A 20-story addition first known as the Jefferson-Pilot Building and later the Lincoln Financial Building was finished in 1990.

History
Julian Price, president of Jefferson Standard Life Insurance, asked New York City architect Charles C. Hartmann to design his company's new headquarters. Price paid for the building in full because he did not believe in debt. The Jefferson Standard Building copied the Equitable Building in its use of a U-shape allowing more light and air into more of the building. The exterior is terra cotta and granite. Architectural styles include Neo-Gothic, Neo-Classical and Art Deco. The terra cotta tile facade incorporates Beaux-Arts and Romanesque characteristics. Above the doorway is a bust of Thomas Jefferson, for whom the company was named, with Buffalo nickels on either side of ground floor windows to represent thrift and economy. The corridors used "23 carloads of marble".

In 1930, Jefferson Standard gained a controlling interest in Pilot Life Insurance Co. In 1967, Pilot Life Insurance Co. and Jefferson Standard became Jefferson-Pilot Corporation, and 800 Pilot Life employees moved from the Pilot Life buildings, which were built in Sedgefield, North Carolina in the 1920s, into the Jefferson Standard Building and its 20-story addition in 1990.

Jefferson-Pilot merged with Lincoln Financial Group in 2006. The buildings remain the headquarters for the company's life insurance operations, though the company headquarters moved to Philadelphia.
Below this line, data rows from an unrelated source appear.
==> config.mk <==
export PLATFORM = sky130hd
export DESIGN_NAME = bmp_top
export DESIGN_NICKNAME = d
export VERILOG_FILES = /design/src/verilog/bmp_crc16.v /design/src/verilog/bmp_fifo.v /design/src/verilog/bmp_top.v
export VERILOG_INCLUDE_DIRS = /design/src /design/src/verilog
export SDC_FILE = /design/constraint.sdc
export NUM_CORES = 1
export LEC_CHECK = 0
export BUFFER_PORTS_ARGS = -buffer_cell sky130_fd_sc_hd__clkbuf_2
export CELL_PAD_IN_SITES_DETAIL_PLACEMENT = 1
export CELL_PAD_IN_SITES_GLOBAL_PLACEMENT = 1
export CORE_ASPECT_RATIO = 0.8
export CORE_MARGIN = 2
export CORE_UTILIZATION = 40
export CTS_CLUSTER_SIZE = 16
export DETAILED_ROUTE_END_ITERATION = 12
export PLACE_DENSITY_LB_ADDON = 0.3
export SYNTH_ARGS = -nofsm -noshare
export SYNTH_HDL_FRONTEND = slang
export SYNTH_SLANG_ARGS = --single-unit
==> constraint.sdc <==
create_clock -name clock -period 4.2 [get_ports clock]
set_input_delay 0.21 -clock clock [delete_from_list [all_inputs] [get_ports clock]]
set_output_delay 0.21 -clock clock [all_outputs]
set_load 0.01 [all_outputs]
==> src/verilog/bmp_defines.vh <==
// constants for the block metadata and protection information stage
`ifndef BMP_DEFINES_VH
`define BMP_DEFINES_VH

// protection information size and layout
`define BMP_PI_BYTES     8'h08
`define BMP_PI_GUARD_HI  3'h0
`define BMP_PI_GUARD_LO  3'h1
`define BMP_PI_APP_HI    3'h2
`define BMP_PI_APP_LO    3'h3
`define BMP_PI_REF_B3    3'h4
`define BMP_PI_REF_B2    3'h5
`define BMP_PI_REF_B1    3'h6
`define BMP_PI_REF_B0    3'h7

// guard crc
`define BMP_CRC_POLY     16'h8bb7
`define BMP_CRC_INIT     16'h0000

// protection types, zero means no protection
`define BMP_TYPE_NONE    2'h0
`define BMP_TYPE_1       2'h1
`define BMP_TYPE_2       2'h2
`define BMP_TYPE_3       2'h3

// tag values that switch checking off
`define BMP_APP_ESCAPE   16'hffff
`define BMP_REF_ESCAPE   32'hffffffff

// completion status
`define BMP_ST_OK        8'h00
`define BMP_ST_GUARD     8'h01
`define BMP_ST_APP       8'h02
`define BMP_ST_REF       8'h03

// data path sizes
`define BMP_BLK_BYTES    512
`define BMP_FIFO_DEPTH   4
`define BMP_FIFO_AW      2

`endif

==> src/verilog/bmp_crc16.v <==
// byte-serial guard crc register
`timescale 1ns/100ps
`include "bmp_defines.vh"

module bmp_crc16 #(
  parameter [15:0] POLY = `BMP_CRC_POLY,
  parameter [15:0] INIT = `BMP_CRC_INIT
) (
  // clock and reset
  input  wire        clock,
  input  wire        rst,
  // control
  input  wire        clear,
  input  wire        enable,
  input  wire [7:0]  byte_in,
  // running value
  output reg  [15:0] crc_r
);

  reg     [15:0] crc_nxt;
  reg            fb;
  integer        i;

  // msb first, no reflection
  always @* begin
    crc_nxt = crc_r;
    fb      = 1'b0;
    for (i = 7; i >= 0; i = i - 1) begin
      fb      = crc_nxt[15] ^ byte_in[i];
      crc_nxt = {crc_nxt[14:0], 1'b0};
      if (fb) begin
        crc_nxt = crc_nxt ^ POLY;
      end
    end
  end

  // clear wins over update
  always @(posedge clock) begin
    if (rst || clear) begin
      crc_r <= INIT;
    end else if (enable) begin
      crc_r <= crc_nxt;
    end
  end

endmodule // bmp_crc16

==> src/verilog/bmp_fifo.v <==
// small synchronous fifo with valid and ready on both sides
`timescale 1ns/100ps
`include "bmp_defines.vh"

module bmp_fifo #(
  parameter WIDTH = 8,
  parameter DEPTH = `BMP_FIFO_DEPTH,
  parameter AW    = `BMP_FIFO_AW
) (
  // clock and reset
  input  wire             clock,
  input  wire             rst,
  // fill side
  input  wire             in_valid,
  output wire             in_ready,
  input  wire [WIDTH-1:0] in_data,
  // drain side
  output wire             out_valid,
  input  wire             out_ready,
  output wire [WIDTH-1:0] out_data
);

  reg [WIDTH-1:0] mem_r [0:DEPTH-1];
  reg [AW-1:0]    wr_r;
  reg [AW-1:0]    rd_r;
  reg [AW:0]      cnt_r;
  wire            push;
  wire            pop;

  // honest full and empty
  assign in_ready  = (cnt_r != DEPTH[AW:0]);
  assign out_valid = (cnt_r != {(AW+1){1'b0}});
  assign out_data  = mem_r[rd_r];
  assign push      = in_valid && in_ready;
  assign pop       = out_valid && out_ready;

  // storage
  always @(posedge clock) begin
    if (push) begin
      mem_r[wr_r] <= in_data;
    end
  end

  // pointers and fill level
  always @(posedge clock) begin
    if (rst) begin
      wr_r  <= {AW{1'b0}};
      rd_r  <= {AW{1'b0}};
      cnt_r <= {(AW+1){1'b0}};
    end else begin
      if (push) begin
        wr_r <= (wr_r == DEPTH[AW-1:0] - 1'b1) ? {AW{1'b0}} : wr_r + 1'b1;
      end
      if (pop) begin
        rd_r <= (rd_r == DEPTH[AW-1:0] - 1'b1) ? {AW{1'b0}} : rd_r + 1'b1;
      end
      if (push && !pop) begin
        cnt_r <= cnt_r + 1'b1;
      end else if (pop && !push) begin
        cnt_r <= cnt_r - 1'b1;
      end
    end
  end

endmodule // bmp_fifo

==> src/verilog/bmp_top.v <==
// metadata placement and protection information stage, host to media
//
// How it works
// - contiguous: metadata follows block data directly
// - contiguous: data and metadata share data stream
// - separate: metadata from its own stream
// - placement fixed at format, never mixed
// - protection information lives in metadata field
// - protection info first or last eight bytes
// - placed first: guard covers data only
// - placed last: guard adds preceding metadata
// - guard is sixteen-bit crc over data
// - no ip checksum guard form
// - guard, app tag, ref tag, msb first
// - app tag opaque except escape value
// - ref tag ties block to address
// - types one to three, fixed, reported
// - action clear: pass through, check, report
// - action set, eight bytes: generate, append
`timescale 1ns/100ps
`include "bmp_defines.vh"

module bmp_top #(
  parameter BLK_BYTES = `BMP_BLK_BYTES,
  parameter FIFO_DEPTH = `BMP_FIFO_DEPTH,
  parameter FIFO_AW = `BMP_FIFO_AW
) (
  // clock and reset
  input  wire        clock,
  input  wire        rst,
  // namespace format
  input  wire        fmt_load,
  input  wire        fmt_contig,
  input  wire [1:0]  fmt_pi_type,
  input  wire        fmt_pi_first,
  input  wire [7:0]  metadata_size,
  // identification data
  output reg  [1:0]  id_pi_type,
  // command
  input  wire        cmd_valid,
  output wire        cmd_ready,
  input  wire [15:0] cmd_nblocks,
  input  wire        pi_action_bit,
  input  wire [31:0] cmd_ref_tag,
  input  wire [15:0] cmd_app_tag,
  input  wire [15:0] cmd_app_mask,
  // host stream at the data pointer
  input  wire        hd_valid,
  output wire        hd_ready,
  input  wire [7:0]  hd_byte,
  // host stream at the metadata pointer
  input  wire        hm_valid,
  output wire        hm_ready,
  input  wire [7:0]  hm_byte,
  // media stream, extended blocks
  output wire        nv_valid,
  input  wire        nv_ready,
  output wire [7:0]  nv_byte,
  // completion
  output reg         done_valid,
  output reg  [7:0]  done_status
);

  ////////////////////////////////////////////////////////////////////////
  // states
  localparam [2:0] S_IDLE  = 3'd0;
  localparam [2:0] S_DATA  = 3'd1;
  localparam [2:0] S_META  = 3'd2;
  localparam [2:0] S_CHECK = 3'd3;
  localparam [2:0] S_DONE  = 3'd4;
  localparam [15:0] BLK_LAST = BLK_BYTES[15:0] - 16'h0001;

  reg  [2:0]  state_r;
  reg  [2:0]  state_nxt;

  // namespace format, held while a command runs
  reg         contig_r;
  reg  [1:0]  type_r;
  reg         first_r;
  reg  [7:0]  msize_r;

  // command context
  reg         act_r;
  reg  [31:0] ref_r;
  reg  [15:0] app_r;
  reg  [15:0] mask_r;
  reg  [15:0] nblk_r;
  reg  [15:0] blk_r;
  reg  [15:0] cnt_r;

  // received protection information and sticky errors
  reg  [63:0] pi_rx_r;
  reg         g_err_r;
  reg         a_err_r;
  reg         r_err_r;

  // data path
  wire        pi_on;
  wire        gen_all;
  wire        in_pi;
  wire [7:0]  pi_start;
  wire [2:0]  pi_k;
  wire        gen_pi;
  wire        src_v;
  wire [7:0]  src_b;
  reg  [7:0]  gen_b;
  wire [7:0]  out_b;
  wire        out_v;
  wire        f_rdy;
  wire        fire;
  wire        crc_en;
  wire        crc_clr;
  wire [15:0] crc_val;
  wire        last_data;
  wire        last_meta;

  // check terms
  wire [15:0] rx_guard;
  wire [15:0] rx_app;
  wire [31:0] rx_ref;
  wire        escape;
  wire        do_check;
  wire        last_blk;

  ////////////////////////////////////////////////////////////////////////
  // format selection
  assign pi_on   = (type_r != `BMP_TYPE_NONE);
  // action set with bare protection info: no metadata taken from host
  assign gen_all = pi_on && act_r && (msize_r == `BMP_PI_BYTES);

  // protection info window inside the metadata field
  assign pi_start = first_r ? 8'h00 : msize_r - `BMP_PI_BYTES;
  assign in_pi    = pi_on && (state_r == S_META) &&
                    (cnt_r[7:0] >= pi_start) &&
                    (cnt_r[7:0] < pi_start + `BMP_PI_BYTES);
  assign pi_k     = cnt_r[2:0] - pi_start[2:0];
  assign gen_pi   = in_pi && act_r;

  assign last_data = (cnt_r == BLK_LAST);
  assign last_meta = (cnt_r[7:0] == msize_r - 8'h01);

  // generated bytes, most significant first
  always @* begin
    case (pi_k)
      `BMP_PI_GUARD_HI: gen_b = crc_val[15:8];
      `BMP_PI_GUARD_LO: gen_b = crc_val[7:0];
      `BMP_PI_APP_HI:   gen_b = app_r[15:8];
      `BMP_PI_APP_LO:   gen_b = app_r[7:0];
      `BMP_PI_REF_B3:   gen_b = ref_r[31:24];
      `BMP_PI_REF_B2:   gen_b = ref_r[23:16];
      `BMP_PI_REF_B1:   gen_b = ref_r[15:8];
      default:          gen_b = ref_r[7:0];
    endcase
  end

  ////////////////////////////////////////////////////////////////////////
  // source steering
  // data always from the data pointer; metadata by placement mode
  assign src_v = (state_r == S_DATA) ? hd_valid :
                 contig_r ? hd_valid : hm_valid;
  assign src_b = (state_r == S_DATA) ? hd_byte :
                 contig_r ? hd_byte : hm_byte;

  // metadata bytes either pass or are overwritten by generated info
  assign out_b = gen_pi ? gen_b : src_b;
  assign out_v = ((state_r == S_DATA) && hd_valid) ||
                 ((state_r == S_META) && (gen_all || src_v));
  assign fire  = out_v && f_rdy;

  // ready goes back only to the stream that feeds this byte
  assign hd_ready = f_rdy && ((state_r == S_DATA) ||
                    ((state_r == S_META) && contig_r && !gen_all));
  assign hm_ready = f_rdy && (state_r == S_META) &&
                    !contig_r && !gen_all;
  assign cmd_ready = (state_r == S_IDLE);

  ////////////////////////////////////////////////////////////////////////
  // guard crc: data, plus metadata before a trailing info field
  assign crc_en  = fire && ((state_r == S_DATA) ||
                   ((state_r == S_META) && !first_r && !in_pi));
  assign crc_clr = (state_r == S_IDLE) || (state_r == S_CHECK);

  // only the crc form of the guard exists here
  bmp_crc16 #(
    .POLY (`BMP_CRC_POLY),
    .INIT (`BMP_CRC_INIT)
  ) u_crc (
    .clock   (clock),
    .rst     (rst),
    .clear   (crc_clr),
    .enable  (crc_en),
    .byte_in (src_b),
    .crc_r   (crc_val)
  );

  ////////////////////////////////////////////////////////////////////////
  // output buffer toward the media
  bmp_fifo #(
    .WIDTH (8),
    .DEPTH (FIFO_DEPTH),
    .AW    (FIFO_AW)
  ) u_fifo (
    .clock     (clock),
    .rst       (rst),
    .in_valid  (out_v),
    .in_ready  (f_rdy),
    .in_data   (out_b),
    .out_valid (nv_valid),
    .out_ready (nv_ready),
    .out_data  (nv_byte)
  );

  ////////////////////////////////////////////////////////////////////////
  // check terms from the received info field
  assign rx_guard = pi_rx_r[63:48];
  assign rx_app   = pi_rx_r[47:32];
  assign rx_ref   = pi_rx_r[31:0];
  // escape values switch checking off for this block
  assign escape   = (type_r == `BMP_TYPE_3) ?
                    ((rx_app == `BMP_APP_ESCAPE) &&
                     (rx_ref == `BMP_REF_ESCAPE)) :
                    (rx_app == `BMP_APP_ESCAPE);
  assign do_check = pi_on && !act_r && !escape &&
                    (msize_r >= `BMP_PI_BYTES);
  assign last_blk = (blk_r + 16'h0001 == nblk_r);

  ////////////////////////////////////////////////////////////////////////
  // next state
  always @* begin
    state_nxt = state_r;
    case (state_r)
      S_IDLE: begin
        if (cmd_valid) begin
          state_nxt = (cmd_nblocks == 16'h0000) ? S_DONE : S_DATA;
        end
      end
      S_DATA: begin
        if (fire && last_data) begin
          state_nxt = (msize_r == 8'h00) ? S_CHECK : S_META;
        end
      end
      S_META: begin
        if (fire && last_meta) begin
          state_nxt = S_CHECK;
        end
      end
      S_CHECK: begin
        state_nxt = last_blk ? S_DONE : S_DATA;
      end
      S_DONE: begin
        state_nxt = S_IDLE;
      end
      default: begin
        state_nxt = S_IDLE;
      end
    endcase
  end

  // state register
  always @(posedge clock) begin
    if (rst) begin
      state_r <= S_IDLE;
    end else begin
      state_r <= state_nxt;
    end
  end

  ////////////////////////////////////////////////////////////////////////
  // format registers, loaded only between commands
  always @(posedge clock) begin
    if (rst) begin
      contig_r   <= 1'b1;
      type_r     <= `BMP_TYPE_NONE;
      first_r    <= 1'b0;
      msize_r    <= 8'h00;
      id_pi_type <= `BMP_TYPE_NONE;
    end else if (fmt_load && (state_r == S_IDLE)) begin
      contig_r   <= fmt_contig;
      type_r     <= fmt_pi_type;
      first_r    <= fmt_pi_first;
      msize_r    <= metadata_size;
      id_pi_type <= fmt_pi_type;
    end
  end

  ////////////////////////////////////////////////////////////////////////
  // command context and byte counter
  always @(posedge clock) begin
    if (rst) begin
      act_r  <= 1'b0;
      ref_r  <= 32'h00000000;
      app_r  <= 16'h0000;
      mask_r <= 16'h0000;
      nblk_r <= 16'h0000;
      blk_r  <= 16'h0000;
      cnt_r  <= 16'h0000;
    end else begin
      case (state_r)
        S_IDLE: begin
          if (cmd_valid) begin
            act_r  <= pi_action_bit;
            ref_r  <= cmd_ref_tag;
            app_r  <= cmd_app_tag;
            mask_r <= cmd_app_mask;
            nblk_r <= cmd_nblocks;
            blk_r  <= 16'h0000;
            cnt_r  <= 16'h0000;
          end
        end
        S_DATA, S_META: begin
          if (fire) begin
            cnt_r <= (state_nxt != state_r) ? 16'h0000 : cnt_r + 16'h0001;
          end
        end
        S_CHECK: begin
          // expected reference follows the block address
          if (type_r != `BMP_TYPE_3) begin
            ref_r <= ref_r + 32'h00000001;
          end
          blk_r <= blk_r + 16'h0001;
          cnt_r <= 16'h0000;
        end
        default: begin
          cnt_r <= 16'h0000;
        end
      endcase
    end
  end

  ////////////////////////////////////////////////////////////////////////
  // capture the received info field as it passes
  always @(posedge clock) begin
    if (rst) begin
      pi_rx_r <= 64'h0000000000000000;
    end else if (fire && in_pi) begin
      pi_rx_r <= {pi_rx_r[55:0], src_b};
    end
  end

  ////////////////////////////////////////////////////////////////////////
  // sticky check errors for the command
  always @(posedge clock) begin
    if (rst || (state_r == S_IDLE)) begin
      g_err_r <= 1'b0;
      a_err_r <= 1'b0;
      r_err_r <= 1'b0;
    end else if ((state_r == S_CHECK) && do_check) begin
      if (rx_guard != crc_val) begin
        g_err_r <= 1'b1;
      end
      // tag compared only under the mask, never interpreted
      if (((rx_app ^ app_r) & mask_r) != 16'h0000) begin
        a_err_r <= 1'b1;
      end
      if ((type_r != `BMP_TYPE_3) && (rx_ref != ref_r)) begin
        r_err_r <= 1'b1;
      end
    end
  end

  ////////////////////////////////////////////////////////////////////////
  // completion, guard first then application then reference
  always @(posedge clock) begin
    if (rst) begin
      done_valid  <= 1'b0;
      done_status <= `BMP_ST_OK;
    end else begin
      done_valid <= (state_r == S_DONE);
      if (state_r == S_DONE) begin
        if (g_err_r) begin
          done_status <= `BMP_ST_GUARD;
        end else if (a_err_r) begin
          done_status <= `BMP_ST_APP;
        end else if (r_err_r) begin
          done_status <= `BMP_ST_REF;
        end else begin
          done_status <= `BMP_ST_OK;
        end
      end
    end
  end

endmodule // bmp_top
* After elaboration in Yosys (flattened, before gate mapping)
Memories as Yosys holds them, arrays and structs flattened. A register that Yosys moved wholly into a read port is not among the register bits.
Cells that the tools add are included.
** Storage, ports and cells
- Bits of input ports :: 116
- Logic and storage cells :: 187
- Bits in latches :: 0
- Memory bits (read-only) :: 0
- Register bits :: 227
- Bits in writable memories :: 32
- Memories :: 1
- Output and inout port bits :: 23
** Memory list
- u_fifo.mem_r :: depth 4, bits a word 8, read ports 1, clocked after Yosys merged registers in 1, write ports 1, line bmp_fifo.v:23 : reg [WIDTH-1:0] mem_r [0:DEPTH-1];
** Operators by class
- Reductions and logical operators :: 63
- Shift-type cells :: 0
- Magnitude comparators :: 3
- Bitwise logic cells :: 18
- Divide/modulo/power cells :: 0
- Mux-type cells :: 42
- Add/subtract/negate cells :: 11
- Equality and inequality tests :: 27
- Multiply operators :: 0
** Operators with widths (count)
- $mux W16 :: 11
- $not A10 Y10 :: 8
- $mux W32 :: 2
- $pmux W16 S2 :: 2
- $pmux W32 S2 :: 1
- $pmux W8 S7 :: 1
- $add A16 B1 Y16 const B :: 2
- $add A32 B1 Y32 const B :: 1
- $eq A32 B32 Y1 const B :: 1
- $mux W8 :: 4
- $ne A32 B32 Y1 :: 1
- $logic_and A1 B1 Y1 :: 31
- $mux W3 :: 7
- $and A16 B16 Y16 :: 1
- $eq A16 B16 Y1 :: 1
- $eq A16 B16 Y1 const B :: 1
- $eq A16 B9 Y1 const B :: 1
- $logic_not A16 Y1 :: 1
- $ne A16 B16 Y1 :: 1
- $reduce_bool A16 Y1 :: 1
- $xor A16 B16 Y16 :: 1
- $mux W2 :: 7
- $eq A3 B2 Y1 const B :: 4
- $eq A3 B3 Y1 const B :: 4
- 29 further kinds :: 69

* Longest topological paths before layout
Gate-level depths: netlist of the first run.
- Depth after elaboration :: 18
- Mapped depth :: 18
- Mapped depth without buffers :: 15

* Hierarchy
From an unflattened synthesis of the first run, not the netlist that was laid out.
** Unflattened totals
- Cell total of the unflattened synthesis :: 1684
- Area total of the unflattened synthesis :: 13885.8 sq um
** Modules (own cells, without submodules)
- bmp_top :: cells each 1496, area each 11213.3 sq um, instances 1, sequential area each 3963.8 sq um
- bmp_fifo :: cells each 90, area each 1634.1 sq um, instances 1, sequential area each 1141.1 sq um
- bmp_crc16 :: cells each 98, area each 1038.5 sq um, instances 1, sequential area each 320.3 sq um

* Worst setup path after synthesis of the first run
OpenSTA, ideal clock, no wires.
- Path type :: reg-to-reg
- Start point :: register msize_r[3]
- End point :: register pi_rx_r[10]
- Data required time :: 4.072 ns
- Slack :: 0.505 ns
- Arrival :: 3.567 ns
- Library setup time :: 0.128 ns
- Stages on the path, launching flop included :: 19
- Cells stage by stage :: dfxtp_1 clkbuf_1 inv_1 ha_1 or2_2 inv_1 ha_1 nand2_1 nor2_1 xor2_1 ha_1 a21oi_1 nand2_1 nor4_1 and2_1 clkbuf_1 buf_2 mux2i_1 nor2_1
** On the way
- Cells in the longest elaborated chain, start to end :: 7
- Elaborated cells on any way between the ends :: 14
- Those cells by class :: add/sub (2); order compare (2); eq/ne (1); mux (1); reduce/logical (8)
** Ends and longest elaborated chain
- start: declaration :: line bmp_top.v:80 : reg [7:0] msize_r;
- start signal: assignment :: line bmp_top.v:281 : msize_r <= metadata_size;
- branches (longest 6 deep; another with $sub A8 B4 Y8)
- $logic_and A1 B1 Y1 * :: line bmp_top.v:335 : end else if (fire && in_pi) begin
- end signal: assignment :: line bmp_top.v:336 : pi_rx_r <= {pi_rx_r[55:0], src_b};
- end: declaration :: line bmp_top.v:92 : reg [63:0] pi_rx_r;
Every way passes the cells marked *.
A chain may end at the register's enable or synchronous reset.

* Worst setup path in the final report of the first run
- Start point :: register msize_r[4]
- End point :: register pi_rx_r[37]
The elaborated chain is that of the path after synthesis.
In October 2009, a limited edition cover of Acme Comics G-Man Cape Crisis #2 showed the 1990 Lincoln Financial insurance division headquarters (formerly the Jefferson-Pilot Building), with G-Man fighting the Acme Bat. Chris Giarusso drew the cover, which recalled Superman fighting Spider-Man in 1976. A special appearance by Giarusso at the Greensboro Acme Comics store marked the cover's release on October 24. Also present were Gregg Schigiel (whose work includes SpongeBob SquarePants), Jacob Chabot (Mighty Skullboy Army), Brian Smith (Stuff of Legend) and Art Baltazar (Tiny Titans).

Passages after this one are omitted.